Once verified all files will be moved from the upload directory to their permanent download location.

  • The directory structure will have some manual structure as choosen by the file patrollers. Files will be roughly organized by game and type. This organization is optional and has no impact on the Wiki side of things but may be needed if the download site is available via FTP.
  • The filename is largely irrelevant and is not used to uniquely identify the file (the file article name and file/version ID is used instead).
  • The filename can be changed at anytime by an admin or file patroller.
  • Downloads may be accessible via anonymous ftp (downloads.uesp.net).
  • The lighttpd web server will be used to serve file content and reduce the load of the main Apache server.
  • Bandwidth/connection limiting will likely be needed to prevent download abuse of a single user.

Archives

When a file/version is deleted the actual file will be moved into an archive location in case it needs to be undeleted at a later date. The archives will not be pubically accessible.

Backups

Backups of the files can be done in a similar manner to the image backups, rsync via a private NFS share.

Scalability

Initially all three file systems (uploads, downloads, and archives) will be on a single server.
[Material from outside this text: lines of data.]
**src/rtl/readout_data_arbiter.sv**
```systemverilog
`default_nettype none
// ============================================================================
// Module      : readout_data_arbiter
// Description : Merges TLU trigger words and front-end data words into one
//               32-bit output stream. TLU words win arbitration, but after
//               MAX_TLU_BURST consecutive TLU grants with FE data waiting,
//               one FE word is forced through. Also produces the NEAR_FULL
//               back-pressure flag returned to the TLU controller.
// Revision    : 1.0 - initial release
// ============================================================================
module readout_data_arbiter #(
    parameter int MAX_TLU_BURST    = 4,   // 1..15
    parameter int NEAR_FULL_CYCLES = 8    // 1..255
) (
    input  logic        BUS_CLK,
    input  logic        BUS_RST_N,

    input  logic        TLU_FIFO_EMPTY,
    input  logic [31:0] TLU_FIFO_DATA,
    output logic        TLU_FIFO_READ,

    input  logic        FE_FIFO_EMPTY,
    input  logic [31:0] FE_FIFO_DATA,
    output logic        FE_FIFO_READ,

    input  logic        OUT_FULL,
    output logic        OUT_WRITE,
    output logic [31:0] OUT_DATA,

    output logic        NEAR_FULL,
    output logic [15:0] TLU_WORD_CNT,
    output logic [15:0] FE_WORD_CNT
);

    localparam logic [3:0] c_max_burst        = 4'(MAX_TLU_BURST);
    localparam logic [7:0] c_near_full_cycles = 8'(NEAR_FULL_CYCLES);
    localparam logic       c_tag_tlu          = 1'b1;
    localparam logic       c_tag_fe           = 1'b0;

    // Output holding register and its source tag
    logic        r_out_valid;
    logic [31:0] r_out_data;
    logic        r_out_tag;

    // Arbitration and back-pressure state
    logic [3:0]  r_burst_cnt;
    logic [7:0]  r_full_cnt;
    logic        r_near_full;

    // Statistics
    logic [15:0] r_tlu_word_cnt;
    logic [15:0] r_fe_word_cnt;

    // Combinational decisions
    logic        w_out_write;
    logic        w_load;
    logic        w_grant_tlu;
    logic        w_grant_fe;
    logic [3:0]  w_burst_nxt;
    logic [7:0]  w_full_cnt_nxt;

    // The held word leaves whenever downstream has room; the register may
    // refill in the same cycle, giving one word per cycle when streaming.
    assign w_out_write = r_out_valid & ~OUT_FULL;
    assign w_load      = ~r_out_valid | w_out_write;

    // Source selection: TLU first, FE forced after a full TLU burst
    always_comb begin
        w_grant_tlu = 1'b0;
        w_grant_fe  = 1'b0;
        w_burst_nxt = r_burst_cnt;
        if (w_load) begin
            unique case ({~TLU_FIFO_EMPTY, ~FE_FIFO_EMPTY})
                2'b10: begin
                    // FE idle: the burst count is left alone on purpose
                    w_grant_tlu = 1'b1;
                end
                2'b01: begin
                    w_grant_fe  = 1'b1;
                    w_burst_nxt = 4'd0;
                end
                2'b11: begin
                    if (r_burst_cnt < c_max_burst) begin
                        w_grant_tlu = 1'b1;
                        w_burst_nxt = r_burst_cnt + 4'd1;
                    end else begin
                        w_grant_fe  = 1'b1;
                        w_burst_nxt = 4'd0;
                    end
                end
                default: begin
                    w_grant_tlu = 1'b0;
                    w_grant_fe  = 1'b0;
                end
            endcase
        end
    end

    // Reads are masked by reset so nothing is popped while the block is held
    assign TLU_FIFO_READ = w_grant_tlu & BUS_RST_N;
    assign FE_FIFO_READ  = w_grant_fe  & BUS_RST_N;

    // Output register: capture the granted word or empty out after a write
    always_ff @(posedge BUS_CLK or negedge BUS_RST_N) begin
        if (!BUS_RST_N) begin
            r_out_valid <= 1'b0;
            r_out_data  <= 32'd0;
            r_out_tag   <= c_tag_fe;
        end else if (w_grant_tlu) begin
            r_out_valid <= 1'b1;
            r_out_data  <= TLU_FIFO_DATA;
            r_out_tag   <= c_tag_tlu;
        end else if (w_grant_fe) begin
            r_out_valid <= 1'b1;
            r_out_data  <= FE_FIFO_DATA;
            r_out_tag   <= c_tag_fe;
        end else if (w_out_write) begin
            r_out_valid <= 1'b0;
        end
    end

    // Burst counter only moves on a load decision, so it freezes in a stall
    always_ff @(posedge BUS_CLK or negedge BUS_RST_N) begin
        if (!BUS_RST_N) begin
            r_burst_cnt <= 4'd0;
        end else begin
            r_burst_cnt <= w_burst_nxt;
        end
    end

    // Word counters advance on the word actually leaving, by its source tag
    always_ff @(posedge BUS_CLK or negedge BUS_RST_N) begin
        if (!BUS_RST_N) begin
            r_tlu_word_cnt <= 16'd0;
            r_fe_word_cnt  <= 16'd0;
        end else if (w_out_write) begin
            if (r_out_tag == c_tag_tlu) begin
                r_tlu_word_cnt <= r_tlu_word_cnt + 16'd1;
            end else begin
                r_fe_word_cnt  <= r_fe_word_cnt + 16'd1;
            end
        end
    end

    // Saturating count of consecutive full cycles; any free cycle restarts it
    always_comb begin
        w_full_cnt_nxt = 8'd0;
        if (OUT_FULL) begin
            if (r_full_cnt >= c_near_full_cycles) begin
                w_full_cnt_nxt = c_near_full_cycles;
            end else begin
                w_full_cnt_nxt = r_full_cnt + 8'd1;
            end
        end
    end

    // Full counter and registered NEAR_FULL flag follow the same edge, so
    // the flag rises on the Nth full cycle and drops on the first free one
    always_ff @(posedge BUS_CLK or negedge BUS_RST_N) begin
        if (!BUS_RST_N) begin
            r_full_cnt  <= 8'd0;
            r_near_full <= 1'b0;
        end else begin
            r_full_cnt  <= w_full_cnt_nxt;
            r_near_full <= (w_full_cnt_nxt == c_near_full_cycles);
        end
    end

    assign OUT_WRITE    = w_out_write;
    assign OUT_DATA     = r_out_data;
    assign NEAR_FULL    = r_near_full;
    assign TLU_WORD_CNT = r_tlu_word_cnt;
    assign FE_WORD_CNT  = r_fe_word_cnt;

endmodule
`default_nettype wire

```
$ cat config.mk
export PLATFORM = sky130hd
export DESIGN_NAME = sync_fifo_flex
export DESIGN_NICKNAME = d
export VERILOG_FILES = /design/src/rtl/fifo_pkg.sv /design/src/rtl/sync_fifo_mem.sv /design/src/rtl/sync_fifo_flex.sv
export SDC_FILE = /design/constraint.sdc
export NUM_CORES = 1
export LEC_CHECK = 0
export ABC_AREA = 1
export BUFFER_PORTS_ARGS = -buffer_cell sky130_fd_sc_hd__buf_2
export CAP_MARGIN = 10
export CORE_MARGIN = 2
export CORE_UTILIZATION = 45
export DETAILED_ROUTE_END_ITERATION = 12
export GPL_TIMING_DRIVEN = 1
export SLEW_MARGIN = 20
export SYNTH_ARGS = -nofsm -noshare
export SYNTH_HDL_FRONTEND = slang
export SYNTH_SLANG_ARGS = --single-unit
$ cat constraint.sdc
create_clock -name clk -period 4.3 [get_ports clk]
set_input_delay 0.645 -clock clk [delete_from_list [all_inputs] [get_ports clk]]
set_output_delay 0.645 -clock clk [all_outputs]
set_load 0.05 [all_outputs]
**config.mk**
```make
export PLATFORM = sky130hd
export DESIGN_NAME = mini_cpu_core_param
export DESIGN_NICKNAME = d
export VERILOG_FILES = /design/src/rtl/mini_cpu_core_param.sv
export SDC_FILE = /design/constraint.sdc
export NUM_CORES = 1
export LEC_CHECK = 0
export ABC_CLOCK_PERIOD_IN_PS = 4900
export CAP_MARGIN = 20
export CORE_ASPECT_RATIO = 1.2
export CORE_UTILIZATION = 50
export DETAILED_ROUTE_END_ITERATION = 6
export PLACE_DENSITY_LB_ADDON = 0.2
export SYNTH_ARGS = -nofsm -noshare
export SYNTH_HDL_FRONTEND = slang
export SYNTH_SLANG_ARGS = --single-unit
```
**constraint.sdc**
```tcl
create_clock -name clk -period 4.9 [get_ports clk]
set_input_delay 0.98 -clock clk [delete_from_list [all_inputs] [get_ports clk]]
set_output_delay 0.98 -clock clk [all_outputs]
set_load 0.02 [all_outputs]
```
In the future, however, it may be necessary to seperate one or more of these to their own server. The system must be capable of supporting this without requiring too much effort.
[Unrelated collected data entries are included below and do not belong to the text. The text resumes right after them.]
[config.mk]
export PLATFORM = sky130hd
export DESIGN_NAME = id_ex_pipe_reg
export DESIGN_NICKNAME = d
export VERILOG_FILES = /design/src/rtl/id_ex_pipe_reg.sv
export SDC_FILE = /design/constraint.sdc
export NUM_CORES = 1
export LEC_CHECK = 0
export BUFFER_PORTS_ARGS = -buffer_cell sky130_fd_sc_hd__buf_2
export CORE_AREA = 4 4 136 138
export CTS_BUF_LIST = sky130_fd_sc_hd__clkbuf_16
export DETAILED_ROUTE_END_ITERATION = 12
export DIE_AREA = 0 0 140 142
export PLACE_DENSITY = 0.73
export SLEW_MARGIN = 20
export SYNTH_ARGS = -nofsm -noshare
export SYNTH_HDL_FRONTEND = slang
export SYNTH_SLANG_ARGS = --single-unit
[constraint.sdc]
create_clock -name clk -period 7.5 [get_ports clk]
set_clock_uncertainty 0.1 [all_clocks]
set_input_delay 0.75 -clock clk [delete_from_list [all_inputs] [get_ports clk]]
set_output_delay 0.75 -clock clk [all_outputs]
set_load 0.05 [all_outputs]
[src/rtl/id_ex_pipe_reg.sv]
// ID/EX pipeline register with freeze (stall), flush (bubble) and
// write-back snoop so held operands track the register file.
//
// Ports:
//   clk, rst          rising-edge clock, async active-high reset
//   freeze, flush     hold / kill contents (flush has priority)
//   id_*              decode-stage operands, addresses and controls
//   wb_en/dest/value  write-back port, snooped while frozen
//   ex_*              registered copies of id_*, plus ex_valid
//   stall_cnt,        saturating event counters, present only when
//   flush_cnt         ID_EX_STALL_CNT_EN is defined
module id_ex_pipe_reg #(
    parameter int DATA_W     = 32,
    parameter int REG_ADDR_W = 4,
    parameter int CNT_W      = 16
) (
    input  logic                  clk,
    input  logic                  rst,
    input  logic                  freeze,
    input  logic                  flush,
    input  logic                  id_valid,
    input  logic [DATA_W-1:0]     id_pc,
    input  logic [DATA_W-1:0]     id_val_rn,
    input  logic [DATA_W-1:0]     id_val_rm,
    input  logic [REG_ADDR_W-1:0] id_src1,
    input  logic [REG_ADDR_W-1:0] id_src2,
    input  logic [REG_ADDR_W-1:0] id_dest,
    input  logic [3:0]            id_exe_cmd,
    input  logic                  id_mem_r_en,
    input  logic                  id_mem_w_en,
    input  logic                  id_wb_en,
    input  logic                  id_b,
    input  logic                  id_s,
    input  logic                  id_imm,
    input  logic [11:0]           id_shift_operand,
    input  logic [23:0]           id_signed_imm_24,
    input  logic                  wb_en,
    input  logic [REG_ADDR_W-1:0] wb_dest,
    input  logic [DATA_W-1:0]     wb_value,
    output logic                  ex_valid,
    output logic [DATA_W-1:0]     ex_pc,
    output logic [DATA_W-1:0]     ex_val_rn,
    output logic [DATA_W-1:0]     ex_val_rm,
    output logic [REG_ADDR_W-1:0] ex_src1,
    output logic [REG_ADDR_W-1:0] ex_src2,
    output logic [REG_ADDR_W-1:0] ex_dest,
    output logic [3:0]            ex_exe_cmd,
    output logic                  ex_mem_r_en,
    output logic                  ex_mem_w_en,
    output logic                  ex_wb_en,
    output logic                  ex_b,
    output logic                  ex_s,
    output logic                  ex_imm,
    output logic [11:0]           ex_shift_operand,
`ifdef ID_EX_STALL_CNT_EN
    output logic [23:0]           ex_signed_imm_24,
    output logic [CNT_W-1:0]      stall_cnt,
    output logic [CNT_W-1:0]      flush_cnt
`else
    output logic [23:0]           ex_signed_imm_24
`endif
);

    // Highest address is the PC, never written through the file.
    localparam logic [REG_ADDR_W-1:0] PC_IDX = '1;

    logic wb_ok;
    logic snoop_rn;
    logic snoop_rm;

    assign wb_ok    = wb_en && ex_valid && (wb_dest != PC_IDX);
    assign snoop_rn = wb_ok && (wb_dest == ex_src1);
    assign snoop_rm = wb_ok && (wb_dest == ex_src2);

    always_ff @(posedge clk or posedge rst) begin
        if (rst) begin
            ex_valid         <= 1'b0;
            ex_pc            <= '0;
            ex_val_rn        <= '0;
            ex_val_rm        <= '0;
            ex_src1          <= '0;
            ex_src2          <= '0;
            ex_dest          <= '0;
            ex_exe_cmd       <= '0;
            ex_mem_r_en      <= 1'b0;
            ex_mem_w_en      <= 1'b0;
            ex_wb_en         <= 1'b0;
            ex_b             <= 1'b0;
            ex_s             <= 1'b0;
            ex_imm           <= 1'b0;
            ex_shift_operand <= '0;
            ex_signed_imm_24 <= '0;
        end else if (flush) begin
            ex_valid         <= 1'b0;
            ex_pc            <= '0;
            ex_val_rn        <= '0;
            ex_val_rm        <= '0;
            ex_src1          <= '0;
            ex_src2          <= '0;
            ex_dest          <= '0;
            ex_exe_cmd       <= '0;
            ex_mem_r_en      <= 1'b0;
            ex_mem_w_en      <= 1'b0;
            ex_wb_en         <= 1'b0;
            ex_b             <= 1'b0;
            ex_s             <= 1'b0;
            ex_imm           <= 1'b0;
            ex_shift_operand <= '0;
            ex_signed_imm_24 <= '0;
        end else if (freeze) begin
            // Held operands follow write-backs that land while stalled.
            if (snoop_rn) ex_val_rn <= wb_value;
            if (snoop_rm) ex_val_rm <= wb_value;
        end else begin
            // Register file writes on the falling edge, so id_val_*
            // already include this cycle's write-back.
            ex_valid         <= id_valid;
            ex_pc            <= id_pc;
            ex_val_rn        <= id_val_rn;
            ex_val_rm        <= id_val_rm;
            ex_src1          <= id_src1;
            ex_src2          <= id_src2;
            ex_dest          <= id_dest;
            ex_exe_cmd       <= id_exe_cmd;
            ex_mem_r_en      <= id_mem_r_en;
            ex_mem_w_en      <= id_mem_w_en;
            ex_wb_en         <= id_wb_en;
            ex_b             <= id_b;
            ex_s             <= id_s;
            ex_imm           <= id_imm;
            ex_shift_operand <= id_shift_operand;
            ex_signed_imm_24 <= id_signed_imm_24;
        end
    end

`ifdef ID_EX_STALL_CNT_EN
    always_ff @(posedge clk or posedge rst) begin
        if (rst) begin
            stall_cnt <= '0;
            flush_cnt <= '0;
        end else begin
            if (freeze && !flush && stall_cnt != '1)
                stall_cnt <= stall_cnt + 1'b1;
            if (flush && flush_cnt != '1)
                flush_cnt <= flush_cnt + 1'b1;
        end
    end
`endif

endmodule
  • Uploads can easily be moved to their own server as it is essentially just a file storage. Files can be moved to the download server once verified via a NFS (or similar) share or via FTP. The only obvious issue is timing...once verified it may take a significant amount of time before a file has been copied from the upload to the download server. To avoid this the file transfer can be first to a temporary file which is then moved to its permanent name once the transfer is complete.
  • The download server will likely see the most traffic by far and is just a file server. The only special features required is the ability to move/copy files from the upload server and to the archive server.
  • Similarily the archive server only needs to be able to copy files from the download server and occasionally copy them back to the download server. This server does not require any public access and does not actually serve any of the files it stores.
  • If may be possible to code the download source to check the load/availability of the download server and use the backup (or mirrors) to serve a file. This requires a live backup of the file downloads to be in place. Multiple download servers can be implemented in this case with the one with the lowest load used.